Horrortrip für den Handel
Und auch bei der GeMeMa, deren Gründung dieser Tage bevorsteht, wurde (zumindest bis Redaktionsschluss dieser Ausgabe) bis zuletzt noch mit Blick aufs Kartellamt nachjustiert. Langsam wird es für Radeberger, Bitburger, Warsteiner und Krombacher – allesamt mit Sitz im DBB-Präsidium – Zeit, sich öffentlich zu erklären. Während der als Gf auserkorene Ex-Petcycle-Chef Hans Baxmeier noch nix sagen darf, solange es Goliath GeMeMa offiziell noch nicht gibt, blasen die Davids aus München und Hamburg rotzfrech zum Klassenkampf. Und darüber: die alles entscheidende Frage, wie sich die großen Pool-Verwender Erdinger, Paulaner, Oettinger, AB Inbev & Co entscheiden. Längst heißt es im bayerischen Flurfunk: Ohne die Weißbierbrauer und ohne Oettinger kann man MPB wieder einstampfen. Wenn sie aber mitziehen und für 2.000 Euro eine Eintrittkarte in die Genosschaft bezahlen?

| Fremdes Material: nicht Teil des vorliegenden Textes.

## src/rtl/instruction_fetch_unit_if.sv

```systemverilog
// Instruction-memory bus between the fetch unit (master) and the memory (slave).
// The memory answers combinationally with the word at the presented byte address.
interface instruction_fetch_unit_if;
  logic [63:0] Inst_Address;
  logic [31:0] Instruction;

  modport master (output Inst_Address, input Instruction);
  modport slave  (input Inst_Address, output Instruction);
endinterface

```

## src/rtl/instruction_fetch_unit.sv

```systemverilog
// Fetch stage: PC, IF/ID register, RUN/HALT control and retired-fetch counter.
// Optional feature macro FETCH_MISALIGN_CHECK_EN aligns redirect targets and flags misalignment.
module instruction_fetch_unit #(
  parameter logic [63:0] RESET_PC  = 64'd0,
  parameter logic [63:0] HALT_ADDR = 64'd84,
  parameter logic [31:0] NOP_INSTR = 32'h00000013
) (
  input  logic                       clk,
  input  logic                       reset,
  input  logic                       stall,
  input  logic                       redirect,
  input  logic [63:0]                redirect_target,
  instruction_fetch_unit_if.master   imem,
  output logic [63:0]                ifid_pc,
  output logic [31:0]                ifid_instr,
  output logic                       ifid_valid,
  output logic                       halted,
  output logic [31:0]                fetch_count,
  output logic                       misalign_err
);

  typedef enum logic {ST_RUN = 1'b0, ST_HALT = 1'b1} state_e;

  state_e      state_q, state_d;
  logic [63:0] pc_q, pc_d;
  logic [63:0] ifid_pc_q, ifid_pc_d;
  logic [31:0] ifid_instr_q, ifid_instr_d;
  logic        ifid_valid_q, ifid_valid_d;
  logic [31:0] count_q, count_d;
  logic [63:0] target_fix;
  logic        at_halt_addr;

  assign at_halt_addr = (state_q == ST_RUN) && (pc_q == HALT_ADDR);

`ifdef FETCH_MISALIGN_CHECK_EN
  logic err_q, err_d;

  assign target_fix = {redirect_target[63:2], 2'b00};
  assign err_d      = err_q | (redirect & (redirect_target[1:0] != 2'b00));

  always_ff @(posedge clk) begin
    if (reset) err_q <= 1'b0;
    else       err_q <= err_d;
  end

  assign misalign_err = err_q;
`else
  assign target_fix   = redirect_target;
  assign misalign_err = 1'b0;
`endif

  // state register
  always_ff @(posedge clk) begin
    if (reset) state_q <= ST_RUN;
    else       state_q <= state_d;
  end

  // next-state logic: redirect always returns to RUN, stall freezes
  always_comb begin
    state_d = state_q;
    if (redirect)          state_d = ST_RUN;
    else if (stall)        state_d = state_q;
    else if (at_halt_addr) state_d = ST_HALT;
  end

  // state outputs
  always_comb begin
    halted = (state_q == ST_HALT);
  end

  // datapath next values
  always_comb begin
    pc_d         = pc_q;
    ifid_pc_d    = ifid_pc_q;
    ifid_instr_d = ifid_instr_q;
    ifid_valid_d = ifid_valid_q;
    count_d      = count_q;
    if (redirect) begin
      pc_d         = target_fix;
      ifid_instr_d = NOP_INSTR;
      ifid_valid_d = 1'b0;
    end else if (!stall) begin
      if ((state_q == ST_HALT) || at_halt_addr) begin
        ifid_instr_d = NOP_INSTR;
        ifid_valid_d = 1'b0;
      end else begin
        ifid_pc_d    = pc_q;
        ifid_instr_d = imem.Instruction;
        ifid_valid_d = 1'b1;
        pc_d         = pc_q + 64'd4;
        count_d      = count_q + 32'd1;
      end
    end
  end

  always_ff @(posedge clk) begin
    if (reset) begin
      pc_q         <= RESET_PC;
      ifid_pc_q    <= 64'd0;
      ifid_instr_q <= NOP_INSTR;
      ifid_valid_q <= 1'b0;
      count_q      <= 32'd0;
    end else begin
      pc_q         <= pc_d;
      ifid_pc_q    <= ifid_pc_d;
      ifid_instr_q <= ifid_instr_d;
      ifid_valid_q <= ifid_valid_d;
      count_q      <= count_d;
    end
  end

  assign imem.Inst_Address = pc_q;
  assign ifid_pc           = ifid_pc_q;
  assign ifid_instr        = ifid_instr_q;
  assign ifid_valid        = ifid_valid_q;
  assign fetch_count       = count_q;

endmodule

```

## src/flat_wrapper.sv

```systemverilog
// flat-port wrapper written by rule: the top's interface ports become plain ports
module instruction_fetch_unit_flat 
#(
  parameter logic [63:0] RESET_PC  = 64'd0,
  parameter logic [63:0] HALT_ADDR = 64'd84,
  parameter logic [31:0] NOP_INSTR = 32'h00000013
)
  (clk, reset, stall, redirect, redirect_target, ifid_pc, ifid_instr, ifid_valid, halted, fetch_count, misalign_err, imem_Inst_Address, imem_Instruction);
  instruction_fetch_unit_if imem_i ();
  input  logic clk;
  input  logic reset;
  input  logic stall;
  input  logic redirect;
  input  logic [63:0] redirect_target;
  output logic [63:0] ifid_pc;
  output logic [31:0] ifid_instr;
  output logic ifid_valid;
  output logic halted;
  output logic [31:0] fetch_count;
  output logic misalign_err;
  output wire logic [$bits(imem_i.Inst_Address)-1:0] imem_Inst_Address;
  input wire logic [$bits(imem_i.Instruction)-1:0] imem_Instruction;
  assign imem_Inst_Address = imem_i.Inst_Address;
  assign imem_i.Instruction = imem_Instruction;
  instruction_fetch_unit #(.RESET_PC(RESET_PC), .HALT_ADDR(HALT_ADDR), .NOP_INSTR(NOP_INSTR)) u_core (.clk(clk), .reset(reset), .stall(stall), .redirect(redirect), .redirect_target(redirect_target), .imem(imem_i), .ifid_pc(ifid_pc), .ifid_instr(ifid_instr), .ifid_valid(ifid_valid), .halted(halted), .fetch_count(fetch_count), .misalign_err(misalign_err));
endmodule
```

Der Druck zur Einigung steigt dramatisch mit Blick auf zwei nicht unwesentliche Player: Zum einen verspürt der Handel kaum Lust, sich künftig mit noch mehr unterschiedlich gebrandeten Pool-Flaschen herumzuschlagen. Noch 2014 hatten Rewe, Edeka und Kaufland – zusammen mit GS1 und Krombacher – den Versuch unternommen, die Brauindustrie von einer einheitlichen Lösung zu überzeugen. Ihr bestes Argument: der wachsende Sortieraufwand bei bis zu 60 Mio hl Bier in Mehrwegflaschen, einer jährlichen Füllmenge von geschätzt 13 Mrd Flaschen, verteilt auf ca. 45 Typen Mehrweg (Pool und Individual) und 80 Typen Bügelflaschen. Der Versuch endete bekanntlich kläglich. Am Ende verpasste sich Krombacher entnervt vom Rumgeiere der Anderen eine Individualflasche – ließ aber immer wieder mal durchblicken, man könne sich eine Rückkehr zur Poolflasche vorstellen.

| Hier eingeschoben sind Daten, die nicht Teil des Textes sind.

**config.mk**
```make
export PLATFORM = sky130hd
export DESIGN_NAME = pipe_ctrl_flat
export DESIGN_NICKNAME = d
export VERILOG_FILES = /design/src/rtl/pipe_ctrl_if.sv /design/src/rtl/pipe_ctrl.sv /design/src/flat_wrapper.sv
export SDC_FILE = /design/constraint.sdc
export NUM_CORES = 1
export LEC_CHECK = 0
export CAP_MARGIN = 20
export CORE_MARGIN = 2
export CORE_UTILIZATION = 34
export DETAILED_ROUTE_END_ITERATION = 10
export PLACE_DENSITY = 0.85
export SKIP_CTS_REPAIR_TIMING = 1
export SLEW_MARGIN = 20
export SYNTH_ARGS = -nofsm -noshare
export SYNTH_HDL_FRONTEND = slang
export SYNTH_SLANG_ARGS = --single-unit
```
**constraint.sdc**
```tcl
create_clock -name iw_clk -period 2.33 [get_ports iw_clk]
set_input_delay 0.3495 -clock iw_clk [delete_from_list [all_inputs] [get_ports iw_clk]]
set_output_delay 0.3495 -clock iw_clk [all_outputs]
set_load 0.005 [all_outputs]
```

Einigungsdruck könnte aber auch durch die deutschen Glashütten entstehen, die womöglich keine Lust haben, ein System zu stützen, das sie dazu zwingen würde, massenweise neue Poolflaschen zusätzlich auf den Markt zu werfen. Sie laufen kapazitätsmäßig schon jetzt auf der letzten Rille. Nach vorsichtigen Schätzungen sind derzeit rund 2 Mrd Poolflaschen auf dem Markt. Sie Schritt für Schritt auszutauschen bedeutet einen Kraftakt; wenn aber künftig drei Ausgaben pro Pool-Flasche (normal, GeMeMa, MPB) hergestellt werden müssten – und das noch zertifiziert –, ist das Chaos vorprogrammiert.
Pfand-GAU abgebogen?
Und dann bleibt da ja noch das leidige Thema mit den Pfandrückstellungen. Bekanntlich verargumentieren die künftigen MPB-Genossen ihr Modell ja auch damit, dass analog zu den Brunnen/GdB für Genossenschafts-Einheitsleergut auch künftig Pfandrückstellungen gebildet werden dürfen. Für die existierenden Pool-Flaschen gilt das nach einem viel diskutiertem Bescheid des Bundesfinanzministeriums derzeit nicht (INSIDE 858). Mittlerweile empfangen die Echolote auf den Fluren der Brauereiverbände Signale aus dem Bundesfinanzministerium, wonach das Thema Pfandrückstellungen nun doch vom Tisch ist, möglicherweise nach einem sehr salomonischen Modell. Geht den Genossen in München, Hamburg und Düsseldorf damit das beste Argument verloren? Bevor der Verdacht aufkommt, gibt man sich wild entschlossen: Eine Genossenschaftslösung werde die Kuh endgültig und rechtssicher vom Eis bekommen.